• What to work on:
Write out again, exactly, the lines below starting at the one with "checks: negative setup slack" and ending at the one with "gates cloned | 6 | 3".

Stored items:
══════════════════════════════
**src/rtl/mem_adapter_pkg.sv**
```systemverilog
// ---------------------------------------------------------------------------
// mem_adapter_pkg
// Shared types for the core-to-RAM adapter: the core request encoding,
// the adapter state encoding, byte-lane mask constants and small decode
// helpers used by both the adapter and its lane-alignment sub-module.
// ---------------------------------------------------------------------------
package mem_adapter_pkg;

   typedef enum logic [2:0] {
      MEM_NONE       = 3'd0,
      MEM_READ_BYTE  = 3'd1,
      MEM_READ_HALF  = 3'd2,
      MEM_READ_WORD  = 3'd3,
      MEM_STORE_BYTE = 3'd4,
      MEM_STORE_HALF = 3'd5,
      MEM_STORE_WORD = 3'd6
   } mem_ctrl_t;

   typedef enum logic [1:0] {
      ST_IDLE   = 2'd0,
      ST_SECOND = 2'd1,
      ST_RESP   = 2'd2
   } state_t;

   // Right-aligned byte-lane masks for each access size
   localparam logic [3:0] LANE_MASK_NONE = 4'b0000;
   localparam logic [3:0] LANE_MASK_BYTE = 4'b0001;
   localparam logic [3:0] LANE_MASK_HALF = 4'b0011;
   localparam logic [3:0] LANE_MASK_WORD = 4'b1111;

   function automatic logic [3:0] lane_mask(input mem_ctrl_t c);
      logic [3:0] m;
      case (c)
         MEM_READ_BYTE, MEM_STORE_BYTE: m = LANE_MASK_BYTE;
         MEM_READ_HALF, MEM_STORE_HALF: m = LANE_MASK_HALF;
         MEM_READ_WORD, MEM_STORE_WORD: m = LANE_MASK_WORD;
         default:                       m = LANE_MASK_NONE;
      endcase
      return m;
   endfunction

   function automatic logic is_store(input mem_ctrl_t c);
      logic s;
      case (c)
         MEM_STORE_BYTE, MEM_STORE_HALF, MEM_STORE_WORD: s = 1'b1;
         default:                                        s = 1'b0;
      endcase
      return s;
   endfunction

   function automatic logic is_load(input mem_ctrl_t c);
      logic l;
      case (c)
         MEM_READ_BYTE, MEM_READ_HALF, MEM_READ_WORD: l = 1'b1;
         default:                                     l = 1'b0;
      endcase
      return l;
   endfunction

endpackage

```
**src/rtl/mem_lane_align.sv**
```systemverilog
// ---------------------------------------------------------------------------
// mem_lane_align
// Combinational byte-lane steering for mem_adapter. The access is viewed as
// an 8-byte window {upper word, lower word}; the request is shifted left by
// the byte offset to place it in the window, and read data is shifted right
// by the same amount to right-align it.
// Configuration macro: MEM_ADAPTER_MISALIGN_EN (adds upper-word outputs and
// the captured-lower-word input; otherwise reports misalignment instead).
// Ports:
//   ctrl_i        core request type
//   offset_i      byte offset within the word (address bits [1:0])
//   store_data_i  right-aligned store data
//   rdata_i       RAM read data of the current access
//   capt_i        lower-word read data captured earlier (split loads)
//   spans_o       access crosses into the next word
//   be_hi_o/wdata_hi_o   byte enables / data for the upper word
//   misaligned_o  half/word not naturally aligned (split disabled)
//   be_lo_o/wdata_lo_o   byte enables / data for the lower word
//   load_data_o   right-aligned, zero-extended load data
// ---------------------------------------------------------------------------
module mem_lane_align
   import mem_adapter_pkg::*;
(
   input  mem_ctrl_t   ctrl_i,
   input  logic [1:0]  offset_i,
   input  logic [31:0] store_data_i,
   input  logic [31:0] rdata_i,
`ifdef MEM_ADAPTER_MISALIGN_EN
   input  logic [31:0] capt_i,
   output logic        spans_o,
   output logic [3:0]  be_hi_o,
   output logic [31:0] wdata_hi_o,
`else
   output logic        misaligned_o,
`endif
   output logic [3:0]  be_lo_o,
   output logic [31:0] wdata_lo_o,
   output logic [31:0] load_data_o
);

   logic [3:0]  size_mask_s;
   logic [4:0]  shamt_s;
   logic [7:0]  mask8_s;
   logic [63:0] wdata64_s;
   logic [63:0] rdata64_s;
   logic [63:0] win64_s;
   logic [31:0] keep_s;
   logic        unused_s;

   // Lane placement of enables/write data and right-alignment of read data
   always_comb begin
      size_mask_s = lane_mask(ctrl_i);
      shamt_s     = {offset_i, 3'b000};
      mask8_s     = {4'b0000, size_mask_s} << offset_i;
      wdata64_s   = {32'h0000_0000, store_data_i} << shamt_s;
      keep_s      = {{8{size_mask_s[3]}}, {8{size_mask_s[2]}},
                     {8{size_mask_s[1]}}, {8{size_mask_s[0]}}};
`ifdef MEM_ADAPTER_MISALIGN_EN
      spans_o    = |mask8_s[7:4];
      be_hi_o    = mask8_s[7:4];
      wdata_hi_o = wdata64_s[63:32];
      // A split load sees the lower word only through the capture register
      if (spans_o) begin
         rdata64_s = {rdata_i, capt_i};
      end else begin
         rdata64_s = {32'h0000_0000, rdata_i};
      end
`else
      rdata64_s = {32'h0000_0000, rdata_i};
      case (ctrl_i)
         MEM_READ_HALF, MEM_STORE_HALF: misaligned_o = offset_i[0];
         MEM_READ_WORD, MEM_STORE_WORD: misaligned_o = |offset_i;
         default:                       misaligned_o = 1'b0;
      endcase
`endif
      be_lo_o     = mask8_s[3:0];
      wdata_lo_o  = wdata64_s[31:0];
      win64_s     = rdata64_s >> shamt_s;
      load_data_o = win64_s[31:0] & keep_s;
   end

`ifdef MEM_ADAPTER_MISALIGN_EN
   assign unused_s = ^win64_s[63:32];
`else
   assign unused_s = ^{win64_s[63:32], mask8_s[7:4], wdata64_s[63:32]};
`endif

endmodule

```
**src/rtl/mem_adapter.sv**
```systemverilog
// ---------------------------------------------------------------------------
// mem_adapter
// Bridges a byte-addressed core load/store port to a 32-bit word RAM with
// per-byte write enables and one-cycle read latency. Little-endian.
// Configuration macro: MEM_ADAPTER_MISALIGN_EN
//   defined   : accesses crossing a word boundary are split into two RAM
//               cycles (lower word, then word+1 with wrap); mem_fault is 0.
//   undefined : misaligned half/word requests complete with mem_fault=1 and
//               never touch the RAM.
// Ports:
//   clk, rst                  clock, synchronous active-low reset
//   mem_ctrl/mem_addr/mem_din core request, held until mem_ready
//   mem_dout/mem_ready/mem_fault  response (dout zero unless ready)
//   ram_addr/ram_en/ram_we/ram_wdata  RAM word access
//   ram_rdata                 RAM read data, one cycle after ram_en
// ---------------------------------------------------------------------------
module mem_adapter
   import mem_adapter_pkg::*;
#(
   parameter int ADDR_W = 12
) (
   input  logic              clk,
   input  logic              rst,
   input  mem_ctrl_t         mem_ctrl,
   input  logic [31:0]       mem_addr,
   input  logic [31:0]       mem_din,
   output logic [31:0]       mem_dout,
   output logic              mem_ready,
   output logic              mem_fault,
   output logic [ADDR_W-3:0] ram_addr,
   output logic              ram_en,
   output logic [3:0]        ram_we,
   output logic [31:0]       ram_wdata,
   input  logic [31:0]       ram_rdata
);

   state_t            state_q, state_d;
   logic [ADDR_W-3:0] word_s;
   logic [3:0]        be_lo_s;
   logic [31:0]       wdata_lo_s;
   logic [31:0]       load_data_s;
   logic              store_s;
   logic              load_s;
   logic              unused_s;
   logic              ready_s, fault_s, en_s;
   logic [3:0]        we_s;
   logic [31:0]       dout_s, wdata_s;
   logic [ADDR_W-3:0] addr_s;
`ifdef MEM_ADAPTER_MISALIGN_EN
   logic [31:0]       capt_q, capt_d;
   logic              spans_s;
   logic [3:0]        be_hi_s;
   logic [31:0]       wdata_hi_s;
`else
   logic              fault_q, fault_d;
   logic              misaligned_s;
`endif

   // Bits above the RAM size are deliberately ignored
   assign word_s   = mem_addr[ADDR_W-1:2];
   assign unused_s = ^mem_addr[31:ADDR_W];
   assign store_s  = is_store(mem_ctrl);
   assign load_s   = is_load(mem_ctrl);

   mem_lane_align u_lane (
      .ctrl_i       (mem_ctrl),
      .offset_i     (mem_addr[1:0]),
      .store_data_i (mem_din),
      .rdata_i      (ram_rdata),
`ifdef MEM_ADAPTER_MISALIGN_EN
      .capt_i       (capt_q),
      .spans_o      (spans_s),
      .be_hi_o      (be_hi_s),
      .wdata_hi_o   (wdata_hi_s),
`else
      .misaligned_o (misaligned_s),
`endif
      .be_lo_o      (be_lo_s),
      .wdata_lo_o   (wdata_lo_s),
      .load_data_o  (load_data_s)
   );

   // Next-state, RAM command and response decode; reset forces outputs low
   always_comb begin
      state_d = state_q;
`ifdef MEM_ADAPTER_MISALIGN_EN
      capt_d  = capt_q;
`else
      fault_d = fault_q;
`endif
      en_s    = 1'b0;
      we_s    = 4'b0000;
      addr_s  = word_s;
      wdata_s = wdata_lo_s;
      ready_s = 1'b0;
      fault_s = 1'b0;
      dout_s  = 32'h0000_0000;
      case (state_q)
         ST_IDLE: begin
            if (mem_ctrl != MEM_NONE) begin
`ifdef MEM_ADAPTER_MISALIGN_EN
               en_s = 1'b1;
               we_s = store_s ? be_lo_s : 4'b0000;
               if (spans_s) begin
                  state_d = ST_SECOND;
               end else begin
                  state_d = ST_RESP;
               end
`else
               state_d = ST_RESP;
               if (misaligned_s) begin
                  fault_d = 1'b1;
               end else begin
                  fault_d = 1'b0;
                  en_s    = 1'b1;
                  we_s    = store_s ? be_lo_s : 4'b0000;
               end
`endif
            end else begin
               state_d = ST_IDLE;
            end
         end
`ifdef MEM_ADAPTER_MISALIGN_EN
         ST_SECOND: begin
            // Lower word arrives now; fetch/write word+1, wrapping at the top
            capt_d  = ram_rdata;
            en_s    = 1'b1;
            addr_s  = word_s + (ADDR_W-2)'(1);
            we_s    = store_s ? be_hi_s : 4'b0000;
            wdata_s = wdata_hi_s;
            state_d = ST_RESP;
         end
`endif
         ST_RESP: begin
            ready_s = 1'b1;
`ifdef MEM_ADAPTER_MISALIGN_EN
            fault_s = 1'b0;
            dout_s  = load_s ? load_data_s : 32'h0000_0000;
`else
            fault_s = fault_q;
            dout_s  = (load_s && !fault_q) ? load_data_s : 32'h0000_0000;
`endif
            state_d = ST_IDLE;
         end
         default: state_d = ST_IDLE;
      endcase

      if (!rst) begin
         mem_ready = 1'b0;
         mem_fault = 1'b0;
         mem_dout  = 32'h0000_0000;
         ram_en    = 1'b0;
         ram_we    = 4'b0000;
      end else begin
         mem_ready = ready_s;
         mem_fault = fault_s;
         mem_dout  = dout_s;
         ram_en    = en_s;
         ram_we    = we_s;
      end
      ram_addr  = addr_s;
      ram_wdata = wdata_s;
   end

   // State and capture registers
   always_ff @(posedge clk) begin
      if (!rst) begin
         state_q <= ST_IDLE;
`ifdef MEM_ADAPTER_MISALIGN_EN
         capt_q  <= 32'h0000_0000;
`else
         fault_q <= 1'b0;
`endif
      end else begin
         state_q <= state_d;
`ifdef MEM_ADAPTER_MISALIGN_EN
         capt_q  <= capt_d;
`else
         fault_q <= fault_d;
`endif
      end
   end

endmodule

```
**config.mk**
```make
export PLATFORM = sky130hd
export DESIGN_NAME = mem_adapter
export DESIGN_NICKNAME = d
export VERILOG_FILES = /design/src/rtl/mem_adapter_pkg.sv /design/src/rtl/mem_lane_align.sv /design/src/rtl/mem_adapter.sv
export SDC_FILE = /design/constraint.sdc
export NUM_CORES = 1
export LEC_CHECK = 0
export CAP_MARGIN = 0
export CORE_UTILIZATION = 27
export CTS_BUF_LIST = sky130_fd_sc_hd__clkbuf_4 sky130_fd_sc_hd__clkbuf_8 sky130_fd_sc_hd__clkbuf_16
export DETAILED_ROUTE_END_ITERATION = 10
export GPL_TIMING_DRIVEN = 1
export PLACE_DENSITY = 0.82
export SYNTH_ARGS = -nofsm -noshare
export SYNTH_HDL_FRONTEND = slang
export SYNTH_SLANG_ARGS = --single-unit
```
**constraint.sdc**
```tcl
create_clock -name clk -period 1.63 [get_ports clk]
set_input_delay 0.326 -clock clk [delete_from_list [all_inputs] [get_ports clk]]
set_output_delay 0.326 -clock clk [all_outputs]
set_load 0.05 [all_outputs]
```
==> key figures, run 1 <==
Run status
  • Error message: [ERROR DPL-0038] Utilization greater than 100%, impossible to legalize
  • Outcome: aborted with a tool error
  • Stop stage: 4_1_cts

Logic synthesis
  • EDFF count, synth: 0
  • Syn Inst Count: 213
  • Unique masters post-synth: 37
  • Seq cells post-synth: 2
  • Register area share after synthesis: 0.0264
  • Yosys top cell by area: mux2i_1
  • Avg Cell Area, Syn: 7.11 µm²
  • Top-area cell type share of the netlist area: 0.212
  • Ys Warns: 0
  • Synth Net Count: 314
  • Synth area leaders: mux2i_1, a211oi_1, buf_4
  • Top_reg_cell synth: dfxtp_1
  • Post-synth ARST share: 0
  • Synth Cell Area: 1510 µm²

Clocking
  • Clock sink count: 2
  • CTS Buffer Depth: 2
  • Resize count post-CTS: 174
  • Root buffer cell: clkbuf_8
  • TritonCTS Buffers: 3
  • H-tree depth: 1
  • Post-CTS Hold Fix Bufs: 0
  • Setup Buffers After CTS: 12

Placed design
  • DP Wirelength: 6.77 mm
  • Pre-CTS WS: -0.619 ns
  • # port buffers: 141
  • GPL Wtd Cong: 0.809

Floorplanning
  • Floorplan die height: 76.9 µm
  • Die width: 76.9 µm
  • FP Rows: 26
  • Top Ports: 182
  • Starting Density: 0.289
## Yosys cell counts (2+ instances only)
cell and count:
buf_4 15, a21oi_1 9, o21ai_0 11, clkbuf_8 2, nand3b_1 2, nor3b_2 2, nor2_1 27, clkbuf_1 3
dfxtp_1 2, and2_1 9, a211oi_1 25, nand3_1 2, nor3b_1 8, buf_6 3, a2bb2oi_1 8, mux2i_1 32
nor2b_1 17, nand2_1 10, buf_2 7, nor3_1 2
## per-stage QoR
stage               utilization  hold slack, ns  area [µm²]  TNS, ns  instances
floorplan                     -           0.440        2130    -3.66        213
global placement          0.878           0.455        4600   -20.15        460
detailed placement        0.878           0.472        4600   -22.63        460
## cell families after synthesis
| family | Yosys count | share of synthesized area |
|---|---|---|
| AO/OA/AOI/OAI | 58 | 0.265 |
| multiplexers | 32 | 0.212 |
| AND/OR/NAND/NOR | 88 | 0.332 |
| flip-flops | 2 | 0.0264 |
| XOR/XNOR | 2 | 0.0165 |
| buffers and inverters | 31 | 0.148 |
==> inputs of run 2 (changes only) <==
--- a/config.mk
+++ b/config.mk
@@ -6,11 +6,10 @@
 export NUM_CORES = 1
 export LEC_CHECK = 0
 export CAP_MARGIN = 0
-export CORE_UTILIZATION = 27
-export CTS_BUF_LIST = sky130_fd_sc_hd__clkbuf_4 sky130_fd_sc_hd__clkbuf_8 sky130_fd_sc_hd__clkbuf_16
+export CORE_UTILIZATION = 20
 export DETAILED_ROUTE_END_ITERATION = 10
 export GPL_TIMING_DRIVEN = 1
-export PLACE_DENSITY = 0.82
+export PLACE_DENSITY_LB_ADDON = 0.15
 export SYNTH_ARGS = -nofsm -noshare
 export SYNTH_HDL_FRONTEND = slang
 export SYNTH_SLANG_ARGS = --single-unit
==> run 2 against run 1 <==
Net effect: the flow now finishes, with violations (negative setup slack); synthesized cell count unchanged; area after synthesis stayed put.
==> key figures, run 2 <==
Routing
  • Total wire length: 9.44 mm
  • Vias/cell: 4.76
  • Total number of vias: 2520
  • Pre-antenna DRT Iters: 4
  • Drc violations: 0
  • Drt wl/cell: 17.8 µm
  • 1st-iter DRT viols: 36
  • Routed Antenna Nets: 0

STA
  • PnR worst setup slack: -0.187 ns
  • Clk_skew: 0.00182 ns
  • Final Max Slew Viols: 0
  • F_max: 550 MHz
  • Max_slew headroom: 0.783
  • Final setup violation count: 38
  • Final Hold Fails: 0
  • RSZ-0062 raised after global routing: yes
  • Tmin final: 1.82 ns
  • Crit share post-route: 1.11
  • Slew @ Worst Pin: 0.325 ns

Clocking
  • Root buffer cell: clkbuf_8
  • Clk Latency, worst-skew pair: 0.21 ns
  • H-tree depth: 1
  • CTS Buffer Depth: 2
  • Post-CTS Hold Fix Bufs: 0
  • TritonCTS Buffers: 3
  • Reg clk slew, reported paths: 0.03 ns
  • Clock sink count: 2
  • CTS tree: built

Flow run
  • Max-Cap Viols: 0

Floorplanning
  • Top Ports: 182
  • Starting Density: 0.208
  • Die width: 89.0 µm
  • Core ar.: 7290 µm²
  • FP Rows: 31
  • Die Footprint: 7920 µm²
  • Floorplan die height: 89.0 µm

Logic synthesis
  • Yosys top cell by area: mux2i_1
  • Seq cells post-synth: 2
  • Synth Net Count: 314
  • Avg Cell Area, Syn: 7.11 µm²
  • Synth Cell Area: 1510 µm²
  • Count leader, synth: mux2i_1
  • EDFF count, synth: 0
  • Syn Inst Count: 213
  • Register area share after synthesis: 0.0264
  • Top-area cell type share of the netlist area: 0.212
  • Top_reg_cell synth: dfxtp_1
  • Unique masters post-synth: 37
  • Post-synth top cells: mux2i_1, nor2_1, a211oi_1
  • Ys Warns: 0
  • Synth area leaders: mux2i_1, a211oi_1, buf_4
  • Post-synth ARST share: 0

Critical path
  • Arrival time at the worst endpoint: 1.49 ns
  • Critical path destination: mem_dout[29]
  • RR Startpoint: state_q[1]$_SDFF_PN0_
  • WS Path Type: register to primary output
  • Crit end category: primary output
  • CP Data Required Time: 1.30 ns
  • Cell count of the worst reg-to-reg path: 5
  • Worst Path Max Fanout: 8
  • CP startpoint kind: register
  • CP startpoint: state_q[1]$_SDFF_PN0_
  • R2R Setup Slk: 0.55 ns
  • Reg-to-reg endpoint: fault_q$_SDFFE_PN0P_

Placed design
  • Post-place instance area: 4780 µm²
  • GPL Wtd Cong: 0.745
  • DP Wirelength: 6.28 mm
  • Pre-CTS WS: -0.656 ns
  • # port buffers: 141
  • Placed Cells: 506

Global routing
  • Vias in the first global route: 2587
  • Initial antenna violation count: 2
  • First-pass GRT wire length: 13.3 mm
  • GRT overflow: 0
  • GRT Total Usage: 0.218
  • Largest net degree at the start of global routing: 16

Layout
  • Non-Filler Instances: 529
  • Most frequent cells in the layout: buf_12, buf_4, dlygate4sd2_1
  • Nets: 531
  • Area growth syn-to-layout: 287%
  • Layout cells sized above 1: 0.776
  • Most common cell after layout, fill and taps aside: buf_12
  • Post-Layout Inst Area: 5860 µm²
  • Largest regs: fault_q (1), state_q (1)

Power and ir drop
  • Leak pwr: 2.44 nW
  • Pwr dens: 334 nW/µm²
  • Worst vdd ir: 527 µV

Run status
  • Failing checks: negative setup slack
  • Outcome: finished, violations left

Hold path
  • Hold Path Class: input pin to register
run 2: cell counts after synthesis:
No cell type changed its count.
run 2: what timing repair did:
action | in CTS | in global routing
resized for setup | 158 | 81
endpoints found under the setup margin | 66 | 59
gates cloned | 6 | 3
setup buffers | 12 | 10
pin swaps | 50 | 27
endpoints found under the hold margin | 0 | 0
run 2: worst min-delay path by stage:
stage                          startpoint                    end  slack, ns  cells after the start
detailed placement  state_q[1]$_SDFF_PN0_  state_q[1]$_SDFF_PN0_       0.48                      1
global route                          rst   fault_q$_SDFFE_PN0P_       0.50                      3
global placement    state_q[1]$_SDFF_PN0_  state_q[1]$_SDFF_PN0_       0.47                      1
floorplan           state_q[1]$_SDFF_PN0_  state_q[1]$_SDFF_PN0_       0.44                      1
finish                                rst   fault_q$_SDFFE_PN0P_       0.50                      3
CTS                 state_q[1]$_SDFF_PN0_  state_q[1]$_SDFF_PN0_       0.55                      2
run 2: cell families after synthesis:
family,Yosys count,share of synthesized area
AO/OA/AOI/OAI,58,0.265
XOR/XNOR,2,0.0165
buffers and inverters,31,0.148
flip-flops,2,0.0264
multiplexers,32,0.212
AND/OR/NAND/NOR,88,0.332
run 2: layout make-up:
cell class	instances	area, µm²
timing repair buffer	243	3270
multi-input combinational	180	2380
fill	443	1430
tap	99	124
sequential	2	43.8
clock buffer	3	41.3
antenna	2	5.00
run 2: per-stage QoR:
step | hold WS (ns) | util | setup TNS, ns | power [mW]
2_1_floorplan | 0.440 | - | -3.66 | 0.821
3_3_place_gp | 0.474 | 0.655 | -22.01 | 1.44
3_5_place_dp | 0.481 | 0.655 | -23.71 | 1.46
4_1_cts | 0.552 | 0.747 | -3.89 | 1.83
5_1_grt | 0.505 | 0.804 | -4.57 | 2.04
6_report | 0.498 | 0.804 | -2.77 | 1.96
run 2: per-layer routing:
metal	wire length, µm	vias up	share of wire	track usage
met4	122	0	0.013	0.0390
met5	0	-	0	0
li1	-	1199	-	-
met2	5190	89	0.55	0.409
met3	488	10	0.052	0.0231
met1	3630	1222	0.38	0.270
run 2: critical path, cell delays in order, from the launching register on:
cell and delay (ns):
dfxtp_4 0.35, o211a_4 0.18, nand4_4 0.13, buf_12 0.19, nor3b_4 0.24, buf_12 0.17
run 2: report_power, final:
group	internal (mW)	switching, mW	total, mW
Clock	0.157	0.0428	0.199
Combinational	0.887	0.812	1.70
Sequential	0.0539	0.00567	0.0596
Power figures use the tool's default switching activity.
==> inputs of run 3 (changes only) <==
--- a/config.mk
+++ b/config.mk
@@ -8,7 +8,9 @@
 export CAP_MARGIN = 0
 export CORE_UTILIZATION = 20
 export DETAILED_ROUTE_END_ITERATION = 10
+export DONT_BUFFER_PORTS = 1
 export GPL_TIMING_DRIVEN = 1
+export MAX_ROUTING_LAYER = met4
 export PLACE_DENSITY_LB_ADDON = 0.15
 export SYNTH_ARGS = -nofsm -noshare
 export SYNTH_HDL_FRONTEND = slang
==> run 3 against run 2 <==
Net effect: the run still ends with negative setup slack left; sequential power about the same; register-to-register slack got worse by 0.07 ns; sequential cell count is the same; die area did not move; non-clock buffer count shrank 172; global-route usage fell by 8.4 points; worst setup slack gained 0.081 ns; critical path type unchanged; largest power group unchanged; highest routed layer unchanged.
══════════════════════════════
• Output of the task:
  • Failing checks: negative setup slack
  • Outcome: finished, violations left

Hold path
  • Hold Path Class: input pin to register
run 2: cell counts after synthesis:
No cell type changed its count.
run 2: what timing repair did:
action | in CTS | in global routing
resized for setup | 158 | 81
endpoints found under the setup margin | 66 | 59
gates cloned | 6 | 3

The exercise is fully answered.